Now, as stated in the problem, the output you are after is [D*(A'); D*(B'); D*(C');...], i.e. the multiplication results being concatenated along the rows. If you are okay with those multiplication results to be concatenated along the columns instead i.e. [D*(A') D*(B') D*(C') ...], you can achieve the same with some reshaping and then performing the matrix multiplications for the entire M with D and thus have a vectorized no-loop approach. Thus, to get such a matrix multiplication result, you can do -

mults = D*reshape(permute(reshape(M,z,y,[]),[2 1 3]),y,[]);

But, if you HAVE to get an output with the multiplication results being concatenated along the rows, you need to do some more reshaping like so -

out = reshape(permute(reshape(mults,y,z,[]),[1 3 2]),[],z);

Benchmarking

This section covers benchmarking codes comparing the proposed vectorized approach against a naive JIT powered loopy approach to get the desired output. As discussed earlier, depending on how the output array must hold the multiplication results, you can have two cases.

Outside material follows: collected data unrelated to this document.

$ cat src/rtl/mem_port_arbiter_if.sv
// Request/grant/completion bundle between two requesters and the shared memory port arbiter.
interface mem_port_arbiter_if;
   logic req0;
   logic req1;
   logic sel;
   logic mem_en;
   logic ack0;
   logic ack1;

   modport master (output req0, output req1, input sel, input mem_en, input ack0, input ack1);
   modport slave  (input req0, input req1, output sel, output mem_en, output ack0, output ack1);
endinterface

$ cat src/rtl/mem_port_arbiter.sv
// Two-requester arbiter for one memory port with fixed access latency; round-robin on ties.
// Define ARB_FIXED_PRIORITY_EN to make requester 1 (load/store) always win ties instead.
module mem_port_arbiter #(
   parameter int ACC_LAT = 2,
   parameter int CNT_W   = 4
) (
   input  logic              clk,
   input  logic              reset,
   mem_port_arbiter_if.slave bus
);
   typedef enum logic {S_IDLE = 1'b0, S_ACCESS = 1'b1} state_t;

   localparam logic [CNT_W-1:0] LAT_M1 = CNT_W'(ACC_LAT - 1);
   localparam bit               SINGLE = (ACC_LAT == 1);

   state_t           r_state;
   logic             r_sel;
   logic             r_mem_en;
   logic             r_ack0;
   logic             r_ack1;
   logic [CNT_W-1:0] r_cnt;
   logic             w_any;
   logic             w_winner;
`ifndef ARB_FIXED_PRIORITY_EN
   logic             r_last;
`endif

   always_comb begin
      w_any = bus.req0 | bus.req1;
`ifdef ARB_FIXED_PRIORITY_EN
      w_winner = bus.req1;
`else
      w_winner = (bus.req0 & bus.req1) ? ~r_last : bus.req1;
`endif
   end

   always_ff @(posedge clk) begin
      if (reset) begin
         r_state  <= S_IDLE;
         r_sel    <= 1'b0;
         r_mem_en <= 1'b0;
         r_ack0   <= 1'b0;
         r_ack1   <= 1'b0;
         r_cnt    <= '0;
`ifndef ARB_FIXED_PRIORITY_EN
         r_last   <= 1'b1;
`endif
      end else begin
         case (r_state)
            S_IDLE: begin
               if (w_any) begin
                  r_state  <= S_ACCESS;
                  r_sel    <= w_winner;
                  r_mem_en <= 1'b1;
                  r_cnt    <= LAT_M1;
                  // A one-cycle access completes in its first ACCESS cycle.
                  r_ack0   <= SINGLE && !w_winner;
                  r_ack1   <= SINGLE && w_winner;
`ifndef ARB_FIXED_PRIORITY_EN
                  r_last   <= w_winner;
`endif
               end
            end
            S_ACCESS: begin
               if (r_cnt != '0) begin
                  r_cnt <= r_cnt - CNT_W'(1);
                  // Ack is registered so it lands in the cycle where the count reaches zero.
                  if (r_cnt == CNT_W'(1)) begin
                     r_ack0 <= ~r_sel;
                     r_ack1 <= r_sel;
                  end
               end else begin
                  r_state  <= S_IDLE;
                  r_mem_en <= 1'b0;
                  r_ack0   <= 1'b0;
                  r_ack1   <= 1'b0;
               end
            end
            default: r_state <= S_IDLE;
         endcase
      end
   end

   assign bus.sel    = r_sel;
   assign bus.mem_en = r_mem_en;
   assign bus.ack0   = r_ack0;
   assign bus.ack1   = r_ack1;
endmodule
--- src/rtl/imem_loader_pkg.sv ---
// ============================================================================
// Module   : imem_loader_pkg
// Brief    : Shared FSM state type and program-image constants for the loader.
// Revision : 1.0
// ============================================================================
`default_nettype none

package imem_loader_pkg;

    typedef enum logic [1:0] {
        S_IDLE  = 2'd0,
        S_RECV  = 2'd1,
        S_WRITE = 2'd2,
        S_RUN   = 2'd3
    } state_t;

    localparam int unsigned DEF_ADDR_W = 5;
    localparam int unsigned IMEM_DEPTH = 2 ** DEF_ADDR_W;
    localparam logic [31:0] END_WORD   = 32'd0;

    function automatic logic is_end_word(input logic [31:0] w);
        return (w == END_WORD);
    endfunction

endpackage

`default_nettype wire

--- src/rtl/imem_loader_if.sv ---
// ============================================================================
// Module   : imem_loader_if
// Brief    : Byte-stream handshake plus instruction-memory write port.
// Revision : 1.0
// ============================================================================
`default_nettype none

interface imem_loader_if #(
    parameter int BYTE_W = 8
);
    logic [BYTE_W-1:0] byte_i;
    logic              byte_valid_i;
    logic              byte_ready_o;
    logic              im_we_o;
    logic [31:0]       im_addr_o;
    logic [31:0]       im_data_o;

    // master = byte source / memory side, slave = the loader
    modport master (
        output byte_i, byte_valid_i,
        input  byte_ready_o, im_we_o, im_addr_o, im_data_o
    );

    modport slave (
        input  byte_i, byte_valid_i,
        output byte_ready_o, im_we_o, im_addr_o, im_data_o
    );
endinterface

`default_nettype wire

--- src/rtl/imem_loader_byte_packer.sv ---
// ============================================================================
// Module   : imem_loader_byte_packer
// Brief    : Shifts MSB-first bytes into a word; flags the 4th accepted byte.
// Revision : 1.0
// ============================================================================
`default_nettype none

module imem_loader_byte_packer #(
    parameter int BYTE_W = 8
) (
    input  wire logic                clk_i,
    input  wire logic                rst_n,
    input  wire logic                clr_i,
    input  wire logic                xfer_i,
    input  wire logic [BYTE_W-1:0]   byte_i,
    output logic      [4*BYTE_W-1:0] word_o,
    output logic                     word_valid_o
);
    logic [4*BYTE_W-1:0] shreg_q, shreg_d;
    logic [1:0]          cnt_q, cnt_d;

    // word_o is the word as it will look once the current byte is shifted in
    assign word_o       = {shreg_q[3*BYTE_W-1:0], byte_i};
    assign word_valid_o = xfer_i && (cnt_q == 2'd3);

    always_comb begin
        shreg_d = shreg_q;
        cnt_d   = cnt_q;
        if (clr_i) begin
            shreg_d = '0;
            cnt_d   = '0;
        end else if (xfer_i) begin
            shreg_d = word_o;
            cnt_d   = cnt_q + 2'd1;
        end
    end

    always_ff @(posedge clk_i or negedge rst_n) begin
        if (!rst_n) begin
            shreg_q <= '0;
            cnt_q   <= '0;
        end else begin
            shreg_q <= shreg_d;
            cnt_q   <= cnt_d;
        end
    end

endmodule

`default_nettype wire

--- src/rtl/imem_loader.sv ---
// ============================================================================
// Module   : imem_loader
// Brief    : Loads a byte-streamed program into instruction memory, holding
//            the CPU in reset until a zero terminator word or a full memory.
// Revision : 1.0
// ============================================================================
`default_nettype none

module imem_loader
    import imem_loader_pkg::*;
#(
    parameter int ADDR_W = 5,
    parameter int BYTE_W = 8
) (
    input  wire logic        clk_i,
    input  wire logic        rst_n,
    input  wire logic        start_i,
    imem_loader_if.slave     bus,
    output logic             cpu_rst_n_o,
    output logic             busy_o,
    output logic             done_o,
    output logic [ADDR_W:0]  word_cnt_o,
    output logic             overflow_o
);
    localparam logic [ADDR_W-1:0] LAST_IDX = '1;
    localparam logic [ADDR_W-1:0] IDX_ONE  = {{(ADDR_W-1){1'b0}}, 1'b1};
    localparam logic [ADDR_W:0]   CNT_ONE  = {{ADDR_W{1'b0}}, 1'b1};

    state_t            state_q, state_d;
    logic [ADDR_W-1:0] word_idx_q, word_idx_d;
    logic [ADDR_W:0]   word_cnt_q, word_cnt_d;
    logic              overflow_q, overflow_d;
    logic              cpu_rst_n_q, cpu_rst_n_d;
    logic [31:0]       im_addr_q, im_addr_d;
    logic [31:0]       im_data_q, im_data_d;

    logic              w_ready;
    logic              w_clr;
    logic              w_xfer;
    logic [31:0]       w_word;
    logic              w_word_valid;

    assign w_xfer = bus.byte_valid_i && w_ready;

    imem_loader_byte_packer #(
        .BYTE_W (BYTE_W)
    ) u_packer (
        .clk_i        (clk_i),
        .rst_n        (rst_n),
        .clr_i        (w_clr),
        .xfer_i       (w_xfer),
        .byte_i       (bus.byte_i),
        .word_o       (w_word),
        .word_valid_o (w_word_valid)
    );

    always_comb begin
        state_d     = state_q;
        word_idx_d  = word_idx_q;
        word_cnt_d  = word_cnt_q;
        overflow_d  = overflow_q;
        im_addr_d   = im_addr_q;
        im_data_d   = im_data_q;
        w_clr       = 1'b0;
        w_ready     = 1'b0;
        cpu_rst_n_d = 1'b0;

        case (state_q)
            S_IDLE, S_RUN: begin
                if (start_i) begin
                    state_d    = S_RECV;
                    word_idx_d = '0;
                    word_cnt_d = '0;
                    overflow_d = 1'b0;
                    w_clr      = 1'b1;
                end
            end
            S_RECV: begin
                w_ready = 1'b1;
                // Latch the write address/data so they hold after the strobe
                if (w_word_valid) begin
                    state_d   = S_WRITE;
                    im_addr_d = {{(32-ADDR_W-2){1'b0}}, word_idx_q, 2'b00};
                    im_data_d = w_word;
                end
            end
            S_WRITE: begin
                word_cnt_d = word_cnt_q + CNT_ONE;
                if (is_end_word(im_data_q)) begin
                    state_d = S_RUN;
                end else if (word_idx_q == LAST_IDX) begin
                    state_d    = S_RUN;
                    overflow_d = 1'b1;
                end else begin
                    word_idx_d = word_idx_q + IDX_ONE;
                    state_d    = S_RECV;
                end
            end
            default: state_d = S_IDLE;
        endcase

        cpu_rst_n_d = (state_q == S_RUN) && (state_d == S_RUN);
    end

    always_ff @(posedge clk_i or negedge rst_n) begin
        if (!rst_n) begin
            state_q     <= S_IDLE;
            word_idx_q  <= '0;
            word_cnt_q  <= '0;
            overflow_q  <= 1'b0;
            cpu_rst_n_q <= 1'b0;
            im_addr_q   <= '0;
            im_data_q   <= '0;
        end else begin
            state_q     <= state_d;
            word_idx_q  <= word_idx_d;
            word_cnt_q  <= word_cnt_d;
            overflow_q  <= overflow_d;
            cpu_rst_n_q <= cpu_rst_n_d;
            im_addr_q   <= im_addr_d;
            im_data_q   <= im_data_d;
        end
    end

    assign bus.byte_ready_o = w_ready;
    assign bus.im_we_o      = (state_q == S_WRITE);
    assign bus.im_addr_o    = im_addr_q;
    assign bus.im_data_o    = im_data_q;
    assign cpu_rst_n_o      = cpu_rst_n_q;
    assign busy_o           = (state_q == S_RECV) || (state_q == S_WRITE);
    assign done_o           = (state_q == S_RUN);
    assign word_cnt_o       = word_cnt_q;
    assign overflow_o       = overflow_q;

endmodule

`default_nettype wire
--- src/flat_wrapper.sv ---
// flat-port wrapper written by rule: the top's interface ports become plain ports
module imem_loader_flat import imem_loader_pkg::*;
#(
    parameter int ADDR_W = 5,
    parameter int BYTE_W = 8
)
  (clk_i, rst_n, start_i, cpu_rst_n_o, busy_o, done_o, word_cnt_o, overflow_o, bus_byte_i, bus_byte_valid_i, bus_byte_ready_o, bus_im_we_o, bus_im_addr_o, bus_im_data_o);
  imem_loader_if #(.BYTE_W(BYTE_W)) bus_i ();
  input  wire logic clk_i;
  input  wire logic rst_n;
  input  wire logic start_i;
  output logic cpu_rst_n_o;
  output logic busy_o;
  output logic done_o;
  output logic [ADDR_W:0] word_cnt_o;
  output logic overflow_o;
  input wire logic [$bits(bus_i.byte_i)-1:0] bus_byte_i;
  input wire logic [$bits(bus_i.byte_valid_i)-1:0] bus_byte_valid_i;
  output wire logic [$bits(bus_i.byte_ready_o)-1:0] bus_byte_ready_o;
  output wire logic [$bits(bus_i.im_we_o)-1:0] bus_im_we_o;
  output wire logic [$bits(bus_i.im_addr_o)-1:0] bus_im_addr_o;
  output wire logic [$bits(bus_i.im_data_o)-1:0] bus_im_data_o;
  assign bus_i.byte_i = bus_byte_i;
  assign bus_i.byte_valid_i = bus_byte_valid_i;
  assign bus_byte_ready_o = bus_i.byte_ready_o;
  assign bus_im_we_o = bus_i.im_we_o;
  assign bus_im_addr_o = bus_i.im_addr_o;
  assign bus_im_data_o = bus_i.im_data_o;
  imem_loader #(.ADDR_W(ADDR_W), .BYTE_W(BYTE_W)) u_core (.clk_i(clk_i), .rst_n(rst_n), .start_i(start_i), .bus(bus_i), .cpu_rst_n_o(cpu_rst_n_o), .busy_o(busy_o), .done_o(done_o), .word_cnt_o(word_cnt_o), .overflow_o(overflow_o));
endmodule
### config.mk
export PLATFORM = sky130hd
export DESIGN_NAME = hazard_ctrl
export DESIGN_NICKNAME = d
export VERILOG_FILES = /design/src/rtl/hazard_ctrl.sv
export SDC_FILE = /design/constraint.sdc
export NUM_CORES = 1
export LEC_CHECK = 0
export ABC_AREA = 0
export CAP_MARGIN = 40
export CORE_AREA = 2 2 97 99
export CTS_BUF_LIST = sky130_fd_sc_hd__clkbuf_16
export DETAILED_ROUTE_END_ITERATION = 16
export DIE_AREA = 0 0 99 101
export GPL_TIMING_DRIVEN = 0
export PLACE_DENSITY = 0.79
export RECOVER_POWER = 25
export SYNTH_ARGS = -nofsm -noshare
export SYNTH_HDL_FRONTEND = slang
export SYNTH_SLANG_ARGS = --single-unit
### constraint.sdc
create_clock -name clk -period 3.1 [get_ports clk]
set_clock_uncertainty 0.2 [all_clocks]
set_input_delay 0.465 -clock clk [delete_from_list [all_inputs] [get_ports clk]]
set_output_delay 0.465 -clock clk [all_outputs]
set_load 0.02 [all_outputs]
### src/rtl/hazard_ctrl.sv
// Pipeline hazard control: load-use stall, branch flush, memory freeze,
// operand forwarding, sticky memory timeout and saturating perf counters.
module hazard_ctrl #(
  parameter int TIMEOUT = 256,
  parameter int CNT_W   = 32
) (
  input  logic             clk,
  input  logic             rst_n,
  input  logic [4:0]       rs1_d,
  input  logic [4:0]       rs2_d,
  input  logic [4:0]       rs1_e,
  input  logic [4:0]       rs2_e,
  input  logic [4:0]       rd_e,
  input  logic             load_e,
  input  logic             pc_src_e,
  input  logic [4:0]       rd_m,
  input  logic             reg_write_m,
  input  logic             mem_req_m,
  input  logic             mem_ack,
  input  logic [4:0]       rd_w,
  input  logic             reg_write_w,
  output logic [1:0]       forward_a_e,
  output logic [1:0]       forward_b_e,
  output logic             stall_f,
  output logic             stall_d,
  output logic             stall_e,
  output logic             stall_m,
  output logic             flush_d,
  output logic             flush_e,
  output logic             flush_w,
  output logic             mem_timeout,
  output logic [CNT_W-1:0] stall_cnt,
  output logic [CNT_W-1:0] flush_cnt
);

  localparam int WW = $clog2(TIMEOUT + 1);

  typedef enum logic [1:0] {
    S_RUN,
    S_WAIT,
    S_ERR
  } state_t;

  state_t           r_state;
  state_t           w_state_nxt;
  logic [WW-1:0]    r_wait_cnt;
  logic [WW-1:0]    w_wait_nxt;
  logic [WW-1:0]    w_wait_inc;
  logic [CNT_W-1:0] r_stall_cnt;
  logic [CNT_W-1:0] r_flush_cnt;
  logic             w_lw_stall;
  logic             w_mem_busy;
  logic             w_freeze;

  function automatic logic [1:0] fwd_sel(
    input logic [4:0] rs,
    input logic [4:0] rdm,
    input logic       wem,
    input logic [4:0] rdw,
    input logic       wew
  );
    logic [1:0] sel;
    sel = 2'b00;
    if (wem && rdm != 5'd0 && rdm == rs)
      sel = 2'b10;
    else if (wew && rdw != 5'd0 && rdw == rs)
      sel = 2'b01;
    return sel;
  endfunction

  assign forward_a_e = fwd_sel(rs1_e, rd_m, reg_write_m,
                               rd_w, reg_write_w);
  assign forward_b_e = fwd_sel(rs2_e, rd_m, reg_write_m,
                               rd_w, reg_write_w);

  assign w_lw_stall = load_e && rd_e != 5'd0 &&
                      (rd_e == rs1_d || rd_e == rs2_d);
  assign w_mem_busy = mem_req_m && !mem_ack;
  assign w_freeze   = w_mem_busy || r_state == S_ERR;
  assign w_wait_inc = r_wait_cnt + 1'b1;

  // Freeze holds D and E, so deferred stalls/flushes re-resolve later
  always_comb begin
    stall_f = 1'b0;
    stall_d = 1'b0;
    stall_e = 1'b0;
    stall_m = 1'b0;
    flush_d = 1'b0;
    flush_e = 1'b0;
    flush_w = 1'b0;
    if (w_freeze) begin
      stall_f = 1'b1;
      stall_d = 1'b1;
      stall_e = 1'b1;
      stall_m = 1'b1;
      flush_w = 1'b1;
    end else begin
      stall_f = w_lw_stall;
      stall_d = w_lw_stall;
      flush_d = pc_src_e;
      flush_e = w_lw_stall || pc_src_e;
    end
  end

  always_comb begin
    w_state_nxt = r_state;
    w_wait_nxt  = r_wait_cnt;
    unique case (r_state)
      S_RUN: begin
        if (w_mem_busy) begin
          w_state_nxt = S_WAIT;
          w_wait_nxt  = WW'(1);
        end
      end
      S_WAIT: begin
        if (!w_mem_busy) begin
          w_state_nxt = S_RUN;
          w_wait_nxt  = '0;
        end else if (w_wait_inc == WW'(TIMEOUT)) begin
          w_state_nxt = S_ERR;
        end else begin
          w_wait_nxt  = w_wait_inc;
        end
      end
      S_ERR: w_state_nxt = S_ERR;
      default: begin
        w_state_nxt = S_RUN;
        w_wait_nxt  = '0;
      end
    endcase
  end

  always_ff @(posedge clk or negedge rst_n) begin
    if (!rst_n) begin
      r_state     <= S_RUN;
      r_wait_cnt  <= '0;
      r_stall_cnt <= '0;
      r_flush_cnt <= '0;
    end else begin
      r_state    <= w_state_nxt;
      r_wait_cnt <= w_wait_nxt;
      if (stall_f && r_stall_cnt != '1)
        r_stall_cnt <= r_stall_cnt + 1'b1;
      if (flush_d && r_flush_cnt != '1)
        r_flush_cnt <= r_flush_cnt + 1'b1;
    end
  end

  assign mem_timeout = r_state == S_ERR;
  assign stall_cnt   = r_stall_cnt;
  assign flush_cnt   = r_flush_cnt;

endmodule
[src/rtl/axp_mem_pkg.sv]
// Shared opcode, mask, FSM and bus-payload definitions for the axp memory stage.
package axp_mem_pkg;

   localparam int unsigned DATA_W = 64;
   localparam int unsigned BYTES  = 8;
   localparam int unsigned OP_W   = 6;

   localparam logic [OP_W-1:0] OP_LDBU  = 6'h0A;
   localparam logic [OP_W-1:0] OP_LDQ_U = 6'h0B;
   localparam logic [OP_W-1:0] OP_LDWU  = 6'h0C;
   localparam logic [OP_W-1:0] OP_STW   = 6'h0D;
   localparam logic [OP_W-1:0] OP_STB   = 6'h0E;
   localparam logic [OP_W-1:0] OP_STQ_U = 6'h0F;
   localparam logic [OP_W-1:0] OP_LDL   = 6'h28;
   localparam logic [OP_W-1:0] OP_LDQ   = 6'h29;
   localparam logic [OP_W-1:0] OP_LDL_L = 6'h2A;
   localparam logic [OP_W-1:0] OP_LDQ_L = 6'h2B;
   localparam logic [OP_W-1:0] OP_STL   = 6'h2C;
   localparam logic [OP_W-1:0] OP_STQ   = 6'h2D;
   localparam logic [OP_W-1:0] OP_STL_C = 6'h2E;
   localparam logic [OP_W-1:0] OP_STQ_C = 6'h2F;

   localparam logic [BYTES-1:0] MASK_B = 8'h01;
   localparam logic [BYTES-1:0] MASK_W = 8'h03;
   localparam logic [BYTES-1:0] MASK_L = 8'h0F;
   localparam logic [BYTES-1:0] MASK_Q = 8'hFF;

   typedef enum logic [1:0] {
      ST_IDLE,
      ST_REQ,
      ST_WAIT,
      ST_RESP
   } lsu_state_e;

   typedef struct packed {
      logic store;
      logic unal;
      logic ldl;
      logic stc;
      logic sext;
   } op_dec_t;

   typedef struct packed {
      logic              we;
      logic [DATA_W-1:0] addr;
      logic [BYTES-1:0]  wmask;
      logic [DATA_W-1:0] wdata;
   } mem_req_t;

   function automatic op_dec_t decode_op(input logic [OP_W-1:0] op);
      op_dec_t d;
      d.store = op[2] & (op[5] | op[1] | op[0]);
      d.unal  = (op == OP_LDQ_U) || (op == OP_STQ_U);
      d.ldl   = (op == OP_LDL_L) || (op == OP_LDQ_L);
      d.stc   = (op == OP_STL_C) || (op == OP_STQ_C);
      d.sext  = (op == OP_LDL)   || (op == OP_LDL_L);
      return d;
   endfunction

   function automatic logic align_fault(input logic [BYTES-1:0] mask,
                                        input logic [2:0]       off,
                                        input logic             unal);
      return ((mask == MASK_W) && off[0])
          || ((mask == MASK_L) && (off[1:0] != 2'b00))
          || ((mask == MASK_Q) && !unal && (off != 3'b000));
   endfunction

endpackage
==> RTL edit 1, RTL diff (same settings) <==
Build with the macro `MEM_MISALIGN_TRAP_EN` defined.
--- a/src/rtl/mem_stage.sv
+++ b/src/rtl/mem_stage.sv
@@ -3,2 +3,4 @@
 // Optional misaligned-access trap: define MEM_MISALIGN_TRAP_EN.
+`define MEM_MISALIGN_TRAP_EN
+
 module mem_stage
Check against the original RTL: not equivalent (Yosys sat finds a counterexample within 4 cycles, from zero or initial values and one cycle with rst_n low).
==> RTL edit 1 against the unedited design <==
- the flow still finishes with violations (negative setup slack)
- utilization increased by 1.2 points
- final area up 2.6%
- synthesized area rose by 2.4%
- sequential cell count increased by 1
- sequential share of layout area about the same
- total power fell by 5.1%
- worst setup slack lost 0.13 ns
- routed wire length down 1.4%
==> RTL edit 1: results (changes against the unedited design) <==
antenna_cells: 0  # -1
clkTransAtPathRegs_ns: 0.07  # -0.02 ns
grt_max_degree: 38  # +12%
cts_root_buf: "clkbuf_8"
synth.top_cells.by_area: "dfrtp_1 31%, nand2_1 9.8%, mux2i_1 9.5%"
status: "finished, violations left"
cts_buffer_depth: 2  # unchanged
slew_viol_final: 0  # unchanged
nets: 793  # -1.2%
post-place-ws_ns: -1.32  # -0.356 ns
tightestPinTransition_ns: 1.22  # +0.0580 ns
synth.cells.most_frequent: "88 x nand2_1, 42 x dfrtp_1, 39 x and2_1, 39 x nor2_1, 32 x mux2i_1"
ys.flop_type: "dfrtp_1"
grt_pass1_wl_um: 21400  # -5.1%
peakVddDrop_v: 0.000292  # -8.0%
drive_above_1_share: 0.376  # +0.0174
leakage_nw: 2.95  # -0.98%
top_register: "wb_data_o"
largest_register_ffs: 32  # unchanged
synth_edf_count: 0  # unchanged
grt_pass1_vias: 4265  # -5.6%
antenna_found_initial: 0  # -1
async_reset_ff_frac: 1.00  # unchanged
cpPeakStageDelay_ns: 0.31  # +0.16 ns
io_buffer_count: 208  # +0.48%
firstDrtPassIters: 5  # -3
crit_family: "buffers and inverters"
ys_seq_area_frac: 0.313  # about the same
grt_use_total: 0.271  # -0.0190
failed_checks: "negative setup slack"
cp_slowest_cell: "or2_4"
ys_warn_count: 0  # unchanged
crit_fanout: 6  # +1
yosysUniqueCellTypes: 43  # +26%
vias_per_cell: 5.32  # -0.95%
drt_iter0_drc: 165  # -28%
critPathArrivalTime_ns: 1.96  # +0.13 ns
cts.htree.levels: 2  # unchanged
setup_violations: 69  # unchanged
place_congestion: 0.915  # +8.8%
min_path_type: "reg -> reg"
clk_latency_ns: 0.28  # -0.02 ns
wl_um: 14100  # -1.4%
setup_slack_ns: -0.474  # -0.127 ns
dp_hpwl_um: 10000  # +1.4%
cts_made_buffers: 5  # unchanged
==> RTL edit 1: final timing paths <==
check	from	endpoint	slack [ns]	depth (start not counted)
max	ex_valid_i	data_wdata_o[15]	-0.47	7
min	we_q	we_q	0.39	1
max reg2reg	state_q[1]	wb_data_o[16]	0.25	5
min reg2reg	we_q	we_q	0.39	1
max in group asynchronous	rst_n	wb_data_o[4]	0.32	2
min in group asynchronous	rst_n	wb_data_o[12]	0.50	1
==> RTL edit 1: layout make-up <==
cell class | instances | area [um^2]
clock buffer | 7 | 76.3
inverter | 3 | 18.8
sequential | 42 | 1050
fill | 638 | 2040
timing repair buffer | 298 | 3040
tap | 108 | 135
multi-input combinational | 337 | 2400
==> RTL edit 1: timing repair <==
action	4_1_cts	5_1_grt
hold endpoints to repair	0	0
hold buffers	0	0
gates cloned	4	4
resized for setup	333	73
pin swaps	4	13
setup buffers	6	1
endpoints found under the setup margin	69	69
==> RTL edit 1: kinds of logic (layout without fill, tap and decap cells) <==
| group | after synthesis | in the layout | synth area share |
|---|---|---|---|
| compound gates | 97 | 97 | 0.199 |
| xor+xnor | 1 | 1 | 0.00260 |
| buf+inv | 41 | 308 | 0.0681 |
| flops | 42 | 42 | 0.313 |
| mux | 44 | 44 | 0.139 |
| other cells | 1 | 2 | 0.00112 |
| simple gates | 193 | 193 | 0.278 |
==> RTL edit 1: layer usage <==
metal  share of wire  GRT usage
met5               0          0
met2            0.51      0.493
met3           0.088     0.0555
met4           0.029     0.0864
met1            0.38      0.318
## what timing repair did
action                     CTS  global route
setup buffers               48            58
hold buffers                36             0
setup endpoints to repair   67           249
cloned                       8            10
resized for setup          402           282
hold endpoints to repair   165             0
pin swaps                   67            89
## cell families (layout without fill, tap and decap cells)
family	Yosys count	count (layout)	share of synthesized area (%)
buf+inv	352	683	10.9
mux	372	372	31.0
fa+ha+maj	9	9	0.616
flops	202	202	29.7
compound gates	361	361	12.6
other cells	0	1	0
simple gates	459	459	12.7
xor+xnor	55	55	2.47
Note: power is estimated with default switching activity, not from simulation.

Case I: Multiplication results concatenated along the columns

%// Define size paramters and then define random inputs with those
z = 500; y = 500; num_mat = 500;
M = rand(z,num_mat*y);
D = rand(y,y);

%// Warm up tic/toc.
for k = 1:100000
    tic(); elapsed = toc();
end

disp('---------------------------- With loopy approach')
tic
out1 = zeros(z,y*num_mat);
for k1 = 1:y:y*num_mat
    out1(:,k1:k1+y-1) = D*M(:,k1:k1+y-1).'; %//'
end
toc, clear out1 k1

disp('---------------------------- With proposed approach')
tic
mults = D*reshape(permute(reshape(M,z,y,[]),[2 1 3]),y,[]);
toc

Case II: Multiplication results concatenated along the rows

%// Define size paramters and then define random inputs with those
z = 500; y = 500; num_mat = 500;
M = rand(z,num_mat*y);
D = rand(y,y);

%// Warm up tic/toc.
for k = 1:100000
    tic(); elapsed = toc();
end

disp('---------------------------- With loopy approach')
tic
out1 = zeros(y*num_mat,z);
for k1 = 1:y:y*num_mat
    out1(k1:k1+y-1,:) = D*M(:,k1:k1+y-1).'; %//'
end
toc, clear out1 k1

disp('---------------------------- With proposed approach')
tic
mults = D*reshape(permute(reshape(M,z,y,[]),[2 1 3]),y,[]);
out2 = reshape(permute(reshape(mults,y,z,[]),[1 3 2]),[],z);
toc

Runtimes

Case I:

---------------------------- With loopy approach
Elapsed time is 3.889852 seconds.
---------------------------- With proposed approach
Elapsed time is 3.051376 seconds.

Case II:

---------------------------- With loopy approach
Elapsed time is 3.798058 seconds.
---------------------------- With proposed approach
Elapsed time is 3.292559 seconds.

Conclusions

The runtimes suggest about a good 25% speedup with the proposed vectorized approach! So, hopefully this works out for you!



回答3:

If you want to get A, B, and C from a bigger matrix you can do this, assuming the bigger matrix is called X:

A = X(:,1:y)
B = X(:,y+1:2*y)
C = X(:,2*y+1:3*y)

If there are N such matrices, the best way is to use reshape like:

F = reshape(X, x,y,N)

Then use a loop to generate a new matrix I call it F1 as:

F1=[];
for n=1:N
   F1 = [F1 F(:,:,n)'];
end

Then compute F2 as:

F2 = D*F1;

and finally get your result as:

R = reshape(F2,N*y,x)

Note: this for loop does not slow you down as it is just to reformat the matrix and the multiplication is done in matrix form.